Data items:
[src/rtl/gpio_port.sv]
// gpio_port: CPU-bus GPIO with direction, synchronised input, set/clear/toggle and rising-edge IRQ.
// Define GPIO_PORT_IRQ_EN to build IEN/STAT/edge capture; otherwise irq is 0 and addr 3/4 read 0.
module gpio_port #(
  parameter int NUM_PINS = 8
) (
  input  logic                clk,
  input  logic                reset,
  input  logic                cs,
  input  logic                we,
  input  logic [2:0]          addr,
  input  logic [7:0]          data_in,
  output logic [7:0]          data_out,
  input  logic [NUM_PINS-1:0] pins_in,
  output logic [NUM_PINS-1:0] pins_out,
  output logic [NUM_PINS-1:0] pins_oe,
  output logic                irq
);
  logic [NUM_PINS-1:0] out_r, dir_r, s1, s2, wd;
  logic [7:0] rd, ien_rd, stat_rd;
  logic wr;
  assign wr = cs & we;
  assign wd = data_in[NUM_PINS-1:0];
  assign pins_out = out_r;
  assign pins_oe = dir_r;
  always_ff @(posedge clk) begin
    if (reset) begin
      out_r <= '0;
      dir_r <= '0;
      s1 <= '0;
      s2 <= '0;
      data_out <= '0;
    end else begin
      s1 <= pins_in;
      s2 <= s1;
      if (wr) begin
        out_r <= addr == 3'd0 ? wd :
                 addr == 3'd5 ? out_r | wd :
                 addr == 3'd6 ? out_r & ~wd :
                 addr == 3'd7 ? out_r ^ wd : out_r;
        if (addr == 3'd1) dir_r <= wd;
      end
      if (cs && !we) data_out <= rd;
    end
  end
`ifdef GPIO_PORT_IRQ_EN
  logic [NUM_PINS-1:0] prev, ien, stat;
  // new edges are OR'd in after the W1C mask so a coincident edge wins
  always_ff @(posedge clk) begin
    if (reset) begin
      prev <= '0;
      ien <= '0;
      stat <= '0;
    end else begin
      prev <= s2;
      if (wr && addr == 3'd3) ien <= wd;
      stat <= (stat & ~((wr && addr == 3'd4) ? wd : '0)) | (s2 & ~prev & ien);
    end
  end
  assign irq = |(stat & ien);
  assign ien_rd = 8'(ien);
  assign stat_rd = 8'(stat);
`else
  assign irq = 1'b0;
  assign ien_rd = 8'h00;
  assign stat_rd = 8'h00;
`endif
  always_comb begin
    rd = addr == 3'd0 ? 8'(out_r) :
         addr == 3'd1 ? 8'(dir_r) :
         addr == 3'd2 ? 8'(s2) :
         addr == 3'd3 ? ien_rd :
         addr == 3'd4 ? stat_rd : 8'h00;
  end
endmodule

[config.mk]
export PLATFORM = sky130hd
export DESIGN_NAME = gpio_port
export DESIGN_NICKNAME = d
export VERILOG_FILES = /design/src/rtl/gpio_port.sv
export SDC_FILE = /design/constraint.sdc
export NUM_CORES = 1
export LEC_CHECK = 0
export ABC_AREA = 1
export ABC_CLOCK_PERIOD_IN_PS = 1300
export CORE_MARGIN = 5
export CORE_UTILIZATION = 50
export DETAILED_ROUTE_END_ITERATION = 7
export PLACE_DENSITY = 0.82
export SLEW_MARGIN = 20
export SYNTH_ARGS = -nofsm -noshare
export SYNTH_HDL_FRONTEND = slang
export SYNTH_SLANG_ARGS = --single-unit
export TNS_END_PERCENT = 30
[constraint.sdc]
create_clock -name clk -period 1.3 [get_ports clk]
set_input_delay 0.325 -clock clk [delete_from_list [all_inputs] [get_ports clk]]
set_output_delay 0.325 -clock clk [all_outputs]
set_load 0.03 [all_outputs]
==> metrics.md, run 1 <==
| Metric | Value |
|---|---|
| Share of cells above drive strength 1 | `24.4%` |
| Fmax achieved | `808 MHz` |
| CTS sink cnt | `40` |
| CP Class | `in2reg` |
| Crit path required time | `1540 ps` |
| Count leader, synth | `nor2_1` |
| Reg clk slew, reported paths | `90 ps` |
| Library cells used by synthesis | `24` |
| Total CTS buffers | `5` |
| Syn nets | `352` |
| GRT met2 Usage | `31.6%` |
| Starting Density | `50.9%` |
| Drt drc | `0` |
| Layout overhead on the synthesized area | `33.9%` |
| Post-synthesis cell count | `313` |
| RSZ-0062 raised after global routing | `true` |
| Hold Crit Class | `reg2reg` |
| Synthesized flop and latch total | `40` |
| Area of the core | `0.00429 mm^2` |
| Nets | `423` |
| DIE HEIGHT | `76.1 um` |
| Tcrit/Tclk final | `95.2%` |
| Port bufs | `46` |
| Most used DFF post-synth | `dfxtp_1` |
| Placed inst area | `0.00274 mm^2` |
| Power Dens Cells | `985 mW/mm^2` |
| Commonest cells in the netlist | `nor2_1 (65), inv_1 (62), nand2_1 (41)` |
| Total GRT Usage | `18.5%` |
| # diodes | `0` |
| Initial antenna violation count | `0` |
| Initial detailed-routing violation count | `119` |
| Fill count | `368` |
| H-tree depth | `2` |
| CTS Root Cell | `clkbuf_8` |
| Finish-stage setup viols | `0` |
| Via-to-Cell Ratio | `4.92` |
| Critical Path Sink Type | `flip-flop` |
| GRT busiest layer | `met2` |
| Io pins | `48` |
| Worst-path maximum fanout | `8` |
| Via count | `2149` |
| Setup TNS Final | `0 ps` |
| Util after Layout | `68.2%` |
| WL final | `5380 um` |
| Placer congestion estimate | `0.824` |
| Largest net degree at the start of global routing | `17` |
| Top cells by area, synth | `dfxtp_1 (37%), nor2_1 (11%), inv_1 (11%), ha_1 (9.2%), nand2_1 (7.0%)` |
| Cts hold-fix bufs | `0` |
| DP Cell Count | `423` |
| Die area | `0.00580 mm^2` |
| Final hold viol count | `0` |
| Status | `finished, final reports clean` |
| Post-route design area | `0.00293 mm^2` |
| P_leak | `1.49 nW` |
| Avg Cell Area, Syn | `6.99 um^2` |
| HPWL after DPL | `3880 um` |
| Worst VDD drop | `693 uV` |
| Final non-filler cell total | `437` |
| Register area share after synthesis | `36.6%` |
| Antenna Nets Post-Route | `0` |
| Crit path DAT | `1480 ps` |
| Fin crit period | `1240 ps` |
| Met3 usage | `4.96%` |
| First-pass GRT wire length | `9000 um` |
| Max-slew violation count | `0` |
| Ys Warns | `0` |
| Number of global-route vias before repair | `2024` |
| Drt first pass iters | `5` |
| TritonCTS clock tree | `yes` |
| Top-area cell type share of the netlist area | `36.6%` |
| Overflow after GRT | `0` |
| Clk_skew | `9.23 ps` |
| MaxCap Viol Count | `0` |
| Cell taking the most area after synthesis | `dfxtp_1` |
| Avg WL per Cell | `12.3 um` |
| Post-Synthesis Cell Area | `0.00219 mm^2` |
| Worst-case clock buffer depth | `2` |
| Type of origin of the critical path | `input pin` |
| Tot Pwr | `2.89 mW` |
| Worst skew pair latency | `300 ps` |
| Die W | `76.1 um` |
| # rows | `24` |
| GR met1 Demand/Resource | `22.3%` |
| Async set or reset register ratio after synthesis | `0%` |
| Post-synth EDFFs | `0` |
sequential cells by signal (all words and copies together), names as in the netlist:
register,count
pins_out,8
data_out,8
pins_oe,8
s1,8
s2,8
metal layers:
metal	vias to the layer above	wire, um	share of wire, %
met1	971	2230	41
met2	72	2630	49
li1	1092	-	-
met3	14	388	7.2
met4	0	126	2.3
met5	-	0	0
worst max-delay path, stage by stage:
cell and delay [ps]:
dlygate4sd2_1 260, buf_6 140, nor3_4 230, inv_4 70, nor2_8 110, buf_6 150
o21ai_0 70, a21oi_1 120
logic make-up after synthesis:
logic type / Yosys count / share of synthesized area [%]
simple gates: 130 / 25.9
buf+inv: 77 / 15.7
compound gates: 49 / 12.4
flops: 40 / 36.6
fa+ha+maj: 16 / 9.15
other cells: 1 / 0.171
power by group:
part           internal (mW)  switching, mW  total (mW)
sequential              1.28         0.0297        1.31
combinational          0.228          0.308       0.536
clock                  0.578          0.464        1.04
total                   2.09          0.801        2.89
worst paths after layout:
kind	cells after the start	slack, ps	startpoint	endpoint
setup / recovery	8	60	addr[1]	pins_oe[7]
setup reg to reg	8	80	pins_out[3]	pins_out[3]
hold / removal	2	400	s1[6]	s2[6]
hold reg to reg	2	400	s1[6]	s2[6]
layout make-up:
class | instances | area (um^2) | area share, %
multi-input cells | 196 | 1050 | 35.8
flip-flops and latches | 40 | 807 | 27.6
repair buffers | 77 | 647 | 22.1
inverters | 64 | 246 | 8.42
clock buffers | 5 | 68.8 | 2.35
well taps | 52 | 65.1 | 2.22
clock inverters | 3 | 47.5 | 1.62
placed cells by master (no fill, tap or decap), drive strengths merged, types with 2 or more instances in the layout:
master,instances
a21oi,16
buf,55
clkbuf,6
clkdlybuf4s50,8
clkinv,2
dfxtp,40
dlygate4sd2,10
dlymetal6s2s,3
ha,16
inv,63
nand2,43
nand3,12
nand4,8
nor2,66
o21ai,33
stage by stage:
stage	hold WS, ps	setup WS (ps)
2_1_floorplan	388	-11.3
3_3_place_gp	389	-461
3_5_place_dp	395	-514
4_1_cts	405	3.74
5_1_grt	421	-9.55
6_report	400	63.0
timing repair:
item | 4_1_cts | 5_1_grt
resized for setup | 22 | 12
hold endpoints to repair | 0 | 0
pin swaps | 2 | 2
endpoints found under the setup margin | 24 | 23
buffers inserted | 6 | 0
Power figures use the tool's default switching activity.
==> inputs of run 2 (changes only) <==
--- a/config.mk
+++ b/config.mk
@@ -6,11 +6,12 @@
 export NUM_CORES = 1
 export LEC_CHECK = 0
 export ABC_AREA = 1
-export ABC_CLOCK_PERIOD_IN_PS = 1300
+export ABC_CLOCK_PERIOD_IN_PS = 1460
 export CORE_MARGIN = 5
 export CORE_UTILIZATION = 50
 export DETAILED_ROUTE_END_ITERATION = 7
 export PLACE_DENSITY = 0.82
+export SKIP_CTS_REPAIR_TIMING = 1
 export SLEW_MARGIN = 20
 export SYNTH_ARGS = -nofsm -noshare
 export SYNTH_HDL_FRONTEND = slang
==> constraint.sdc (replaced) <==
create_clock -name clk -period 1.46 [get_ports clk]
set_input_delay 0.365 -clock clk [delete_from_list [all_inputs] [get_ports clk]]
set_output_delay 0.365 -clock clk [all_outputs]
set_load 0.03 [all_outputs]
==> run 2 against run 1 <==
Effect of this change:
- combinational power shrank 6.9%
- core utilization up 2.0 points
- register-to-register slack improved by 100 ps
- final cell count did not move
- clock-buffer cell count is 1 higher
- sequential power down 11%
- sequential share of layout area is 1.0 points lower
- sequential cell count stayed put
==> metrics.md, run 2 (same netlist as run 1, synthesis figures left out) <==
| Metric | Value |
|---|---|
| CTS sink cnt | `40 (unchanged)` |
| WL final | `5430 um (was 5380 um)` |
| CTS Root Cell | `clkbuf_8 (unchanged)` |
| Fill count | `356 (was 368)` |
| P_leak | `1.74 nW (was 1.49 nW)` |
| Worst skew pair latency | `290 ps (was 300 ps)` |
| Clk network pwr share | `36.6% (was 36.1%)` |
| Starting Density | `50.9% (unchanged)` |
| FF+latch area | `801 um^2 (was 807 um^2)` |
| Comb pwr share | `19.1% (was 18.6%)` |
| Switching part of the total | `26.6% (was 27.7%)` |
| Clk_skew | `5.87 ps (was 9.23 ps)` |
| Pre-CTS setup slack | `-390 ps (was -514 ps)` |
| MaxCap Viol Count | `0 (unchanged)` |
| Type of origin of the critical path | `input pin (unchanged)` |
| Reg clk slew, reported paths | `70 ps (was 90 ps)` |
| Crit path DAT | `1610 ps (was 1480 ps)` |
| Layout overhead on the synthesized area | `37.9% (was 33.9%)` |
| Hold slack | `406 ps (was 400 ps)` |
| Worst-case clock buffer depth | `2 (unchanged)` |
| Finish-stage setup viols | `0 (unchanged)` |
| Max-slew violation count | `0 (unchanged)` |
| Int Pwr | `1.92 mW (was 2.09 mW)` |
| Tcrit/Tclk final | `97.9%` |
| Commonest non-fill, non-tap cell in the layout | `nor2_1 (unchanged)` |
| Worst VDD drop | `793 uV (was 693 uV)` |
| Die W | `76.1 um (unchanged)` |
| Avg WL per Cell | `12.4 um (was 12.3 um)` |
| Port bufs | `46 (unchanged)` |
| Fmax achieved | `700 MHz` |
| Total GRT Usage | `18.6% (was 18.5%)` |
| Overflow after GRT | `0 (unchanged)` |
| Initial detailed-routing violation count | `89 (was 119)` |
| Initial antenna violation count | `0 (unchanged)` |
| Setup TNS Final | `0 ps (unchanged)` |
| # rows | `24 (unchanged)` |
| Final worst slack | `30.7 ps (was 63.0 ps)` |
| Nets | `423 (unchanged)` |
| HPWL after DPL | `4040 um (was 3880 um)` |
| Power Dens Cells | `867 mW/mm^2 (was 985 mW/mm^2)` |
| Worst-path maximum fanout | `3 (was 8)` |
| RSZ-0062 raised after global routing | `true (unchanged)` |
| # diodes | `0 (unchanged)` |
| Io pins | `48 (unchanged)` |
| Drt drc | `0 (unchanged)` |
| Drt first pass iters | `5 (unchanged)` |
| Critical Path Sink Type | `flip-flop (unchanged)` |
| Hold Crit Class | `reg2reg (unchanged)` |
| Multi-input gate area | `0.00106 mm^2 (was 0.00105 mm^2)` |
| Share of cells above drive strength 1 | `15.8% (was 24.4%)` |
| Via count | `2136 (was 2149)` |
| Crit path required time | `1640 ps (was 1540 ps)` |
| H-tree depth | `2 (unchanged)` |
| Largest net degree at the start of global routing | `17 (unchanged)` |
| Net Sw Power | `0.696 mW (was 0.801 mW)` |
| Antenna Nets Post-Route | `0 (unchanged)` |
| Flop pwr share | `44.4% (was 45.3%)` |
| Status | `finished, final reports clean (unchanged)` |
| Final hold viol count | `0 (unchanged)` |
| DIE HEIGHT | `76.1 um (unchanged)` |
| Number of global-route vias before repair | `2060 (was 2024)` |
| Die area | `0.00580 mm^2 (unchanged)` |
| First-pass GRT wire length | `9130 um (was 9000 um)` |
| Fin crit period | `1430 ps` |
| Total CTS buffers | `5 (unchanged)` |
| Via-to-Cell Ratio | `4.89 (was 4.92)` |
| Placer congestion estimate | `0.863 (was 0.824)` |
| Area of the core | `0.00429 mm^2 (unchanged)` |
| Util after Layout | `70.3% (was 68.2%)` |
| Most frequent cells in the layout | `nor2_1 (65), inv_1 (62), nand2_1 (40), dfxtp_1 (40), buf_4 (36) (was nor2_1 (64), inv_1 (53), buf_4 (51))` |
| CP Class | `in2reg (unchanged)` |
| TritonCTS clock tree | `yes (unchanged)` |
run 2: changes by cell type in the layout (fill, tap and decap cells not counted), moves of 3 or more:
cell / delta
dlymetal6s2s_1: +17
buf_4: -15
clkdlybuf4s50_1: +11
dlygate4sd2_1: -10
inv_1: +9
inv_2: -8
dfxtp_1: +5
dfxtp_2: -5
buf_6: -3
run 2: worst paths after layout:
path	from	endpoint	slack, ps	cells past startpoint
max	data_in[1]	pins_out[1]	30	9
min	s1[1]	s2[1]	410	2
max reg2reg	pins_out[4]	pins_out[4]	180	9
min reg2reg	s1[1]	s2[1]	410	2
run 2: final cells by class:
type / count / share of cell area (%)
Inverter: 64 / 8.05
Timing Repair Buffer: 76 / 24.2
Clock buffer: 6 / 2.74
Clock inverter: 2 / 1.29
Multi-Input combinational cell: 197 / 35.0
Sequential cell: 40 / 26.5
Tap cell: 52 / 2.16
run 2: power by group through the flow:
stage | Combinational (mW) | Clock (mW) | Sequential, mW
2_1_floorplan | 0.229 | 0 | 1.24
3_3_place_gp | 0.481 | 0 | 1.19
3_5_place_dp | 0.496 | 0 | 1.19
4_1_cts | 0.497 | 0.973 | 1.16
5_1_grt | 0.551 | 1.03 | 1.17
6_report | 0.499 | 0.956 | 1.16
run 2: layer usage:
layer  share of wire, %  global-route usage, %
met1                 41                   21.7
met2                 51                   32.5
met3                6.2                   4.14
met4                2.0                   7.52
met5                  0                      0
run 2: metrics by stage:
stage	instance area, um^2	power, mW	std cells
CTS	2950	2.63	435
finish	3020	2.62	437
global placement	2820	1.67	427
floorplan	2190	1.46	313
global route	3020	2.75	437
detailed placement	2820	1.68	427
run 2: critical path, stage by stage:
cell	delay, ps
clkdlybuf4s50_1	490
inv_1	80
ha_1	290
inv_1	60
nand2_1	50
nand3_1	70
nand2_1	60
nand2_1	80
a21oi_2	60
==> inputs of run 3 (changes only) <==
--- a/config.mk
+++ b/config.mk
@@ -7,10 +7,12 @@
 export LEC_CHECK = 0
 export ABC_AREA = 1
 export ABC_CLOCK_PERIOD_IN_PS = 1460
+export CORE_ASPECT_RATIO = 1.75
 export CORE_MARGIN = 5
 export CORE_UTILIZATION = 50
 export DETAILED_ROUTE_END_ITERATION = 7
 export PLACE_DENSITY = 0.82
+export REMOVE_ABC_BUFFERS = 1
 export SKIP_CTS_REPAIR_TIMING = 1
 export SLEW_MARGIN = 20
 export SYNTH_ARGS = -nofsm -noshare
==> run 3 against run 2 <==
Effect of this change:
- core utilization grew 0.70 points
- register-to-register slack improved by 30 ps
- die area rose by 0.90%
- critical path type unchanged
==> metrics.md, run 3 (same netlist as run 1, synthesis figures left out) <==
| Metric | Value |
|---|---|
| Max-slew violation count | `0 (unchanged)` |
| Io pins | `48 (unchanged)` |
| WL final | `5610 um (was 5430 um)` |
| Reg clk slew, reported paths | `80 ps (was 70 ps)` |
| Sequence of cells on the critical path | `clkdlybuf4s50_1, nand2_1, buf_4, nor2_8, o21ai_0, a21oi_1 (was clkdlybuf4s50_1, inv_1, ha_1, inv_1, nand2_1, nand3_1, nand2_1, nand2_1, a21oi_2)` |
| Util after Layout | `70.9% (was 70.3%)` |
| Critical Path Sink Type | `flip-flop (unchanged)` |
| Worst-path maximum fanout | `16 (was 3)` |
| MaxCap Viol Count | `0 (unchanged)` |
| Drt first pass iters | `4 (was 5)` |
| Antenna Nets Post-Route | `0 (unchanged)` |
| Total CTS buffers | `5 (unchanged)` |
| Layout overhead on the synthesized area | `40.3% (was 37.9%)` |
| Worst-case clock buffer depth | `2 (unchanged)` |
| HPWL after DPL | `4140 um (was 4040 um)` |
| Fin crit period | `1400 ps (was 1430 ps)` |
| Largest net degree at the start of global routing | `20 (was 17)` |
| First-pass GRT wire length | `9090 um (was 9130 um)` |
| Total GRT Usage | `20.0% (was 18.6%)` |
| Post-route design area | `0.00307 mm^2 (was 0.00302 mm^2)` |
| Via-to-Cell Ratio | `4.88 (was 4.89)` |
| Int Pwr | `1.93 mW (was 1.92 mW)` |
| Net Sw Power | `0.711 mW (was 0.696 mW)` |
| Tcrit/Tclk final | `95.6% (was 97.9%)` |
| Initial antenna violation count | `0 (unchanged)` |
| Flop pwr share | `44.0% (was 44.4%)` |
| Crit path max-delay cell type | `clkdlybuf4s50_1 (unchanged)` |
| Fill count | `330 (was 356)` |
| Placer congestion estimate | `0.912 (was 0.863)` |
| Starting Density | `50.6% (was 50.9%)` |
| Number of global-route vias before repair | `2172 (was 2060)` |
| Worst VDD drop | `791 uV (was 793 uV)` |
| Die area | `0.00585 mm^2 (was 0.00580 mm^2)` |
| Most frequent cells in the layout | `nor2_1 (64), inv_1 (58), buf_4 (42) (was nor2_1 (65), inv_1 (62), nand2_1 (40), dfxtp_1 (40), buf_4 (36))` |
| Placed inst area | `0.00285 mm^2 (was 0.00282 mm^2)` |
| CTS sink cnt | `40 (unchanged)` |
| Fmax achieved | `717 MHz (was 700 MHz)` |
| P_leak | `1.76 nW (was 1.74 nW)` |
| Crit path required time | `1690 ps (was 1640 ps)` |
| Finish-stage setup viols | `0 (unchanged)` |
| CP Launch Point | `we (was data_in[1])` |
| Die W | `60.0 um (was 76.1 um)` |
| Port bufs | `46 (unchanged)` |
| Area of the core | `0.00432 mm^2 (was 0.00429 mm^2)` |
| # rows | `32 (was 24)` |
| Clk network pwr share | `36.5% (was 36.6%)` |
| Share of cells above drive strength 1 | `17.9% (was 15.8%)` |
| Status | `finished, final reports clean (unchanged)` |
| Beginning of the worst hold path | `s1[2] (was s1[1])` |
| Power Dens Cells | `860 mW/mm^2 (was 867 mW/mm^2)` |
| Type of origin of the critical path | `input pin (unchanged)` |
| Switching part of the total | `27.0% (was 26.6%)` |
| Buf/Inv on CP | `2 (was 3)` |
| DIE HEIGHT | `97.5 um (was 76.1 um)` |
| Initial detailed-routing violation count | `62 (was 89)` |
| # diodes | `0 (unchanged)` |
| Via count | `2152 (was 2136)` |
| Comb pwr share | `19.5% (was 19.1%)` |
| Avg WL per Cell | `12.7 um (was 12.4 um)` |
| Drt drc | `0 (unchanged)` |
| R2R Path Start | `pins_out[5] (was pins_out[4])` |
| Final hold viol count | `0 (unchanged)` |
| Crit path max-delay family | `buffers and inverters (unchanged)` |
| CTS Root Cell | `clkbuf_8 (unchanged)` |
| TritonCTS clock tree | `yes (unchanged)` |
| Overflow after GRT | `0 (unchanged)` |
| Clk_skew | `6.84 ps (was 5.87 ps)` |
| Nets | `428 (was 423)` |
| Setup TNS Final | `0 ps (unchanged)` |
| Crit path DAT | `1620 ps (was 1610 ps)` |
| Worst skew pair latency | `300 ps (was 290 ps)` |
| H-tree depth | `2 (unchanged)` |
| Slowest stage delay, CP | `470 ps (was 490 ps)` |
| Commonest non-fill, non-tap cell in the layout | `nor2_1 (unchanged)` |
| Hold Crit Class | `reg2reg (unchanged)` |
| CP Class | `in2reg (unchanged)` |
-- run 3: stage by stage --
stage / total power [mW] / setup WS (ps) / hold WS (ps) / std cells
after CTS: 2.65 / -274 / 411 / 439
final: 2.64 / 64.5 / 410 / 441
after global routing: 2.76 / -35.3 / 422 / 441
after detailed placement: 1.69 / -393 / 399 / 431
after floorplan: 1.43 / 141 / 388 / 300
after global placement: 1.67 / -358 / 391 / 431
-- run 3: worst reg2reg max path: stages, from the launching register on --
cell and delay (ps):
dfxtp_1 340, buf_4 130, inv_1 50, ha_1 260, inv_1 40, nand2_1 60
nand3_1 70, nand2_1 60, nand2_1 40, a21oi_1 120
-- run 3: path summary, 6_finish.rpt --
kind,end,slack [ps],cells past startpoint
max,pins_oe[2],60,6
min,s2[2],410,2
max reg2reg,pins_out[5],210,9
min reg2reg,s2[2],410,2
-- run 3: layer usage --
metal	vias to the layer above	track usage (%)	routed length [um]
li1	1105	-	-
met1	974	21.2	2160
met2	56	36.4	3080
met3	17	2.93	198
met4	0	9.39	170
met5	-	0	0
-- run 3: area by class of cell --
type | instances | area, um^2 | share of cell area [%]
sequential | 40 | 801 | 26.1
clock inverter | 2 | 38.8 | 1.26
multi-input combinational | 196 | 1070 | 34.7
inverter | 64 | 246 | 8.03
tap | 51 | 63.8 | 2.08
clock buffer | 6 | 82.6 | 2.69
timing repair buffer | 82 | 769 | 25.1
-- run 3: power by group through the flow --
stage	combinational [mW]	sequential [mW]	clock, mW
2_1_floorplan	0.196	1.24	0
3_3_place_gp	0.488	1.19	0
3_5_place_dp	0.499	1.19	0
4_1_cts	0.504	1.16	0.983
5_1_grt	0.565	1.17	1.02
6_report	0.515	1.16	0.962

• **ABOUT THIS EXERCISE**
Your answer should be every line above that contains the word "latency".

• **ANSWER SPACE**
| Worst skew pair latency | `300 ps` |
| Worst skew pair latency | `290 ps (was 300 ps)` |
| Worst skew pair latency | `300 ps (was 290 ps)` |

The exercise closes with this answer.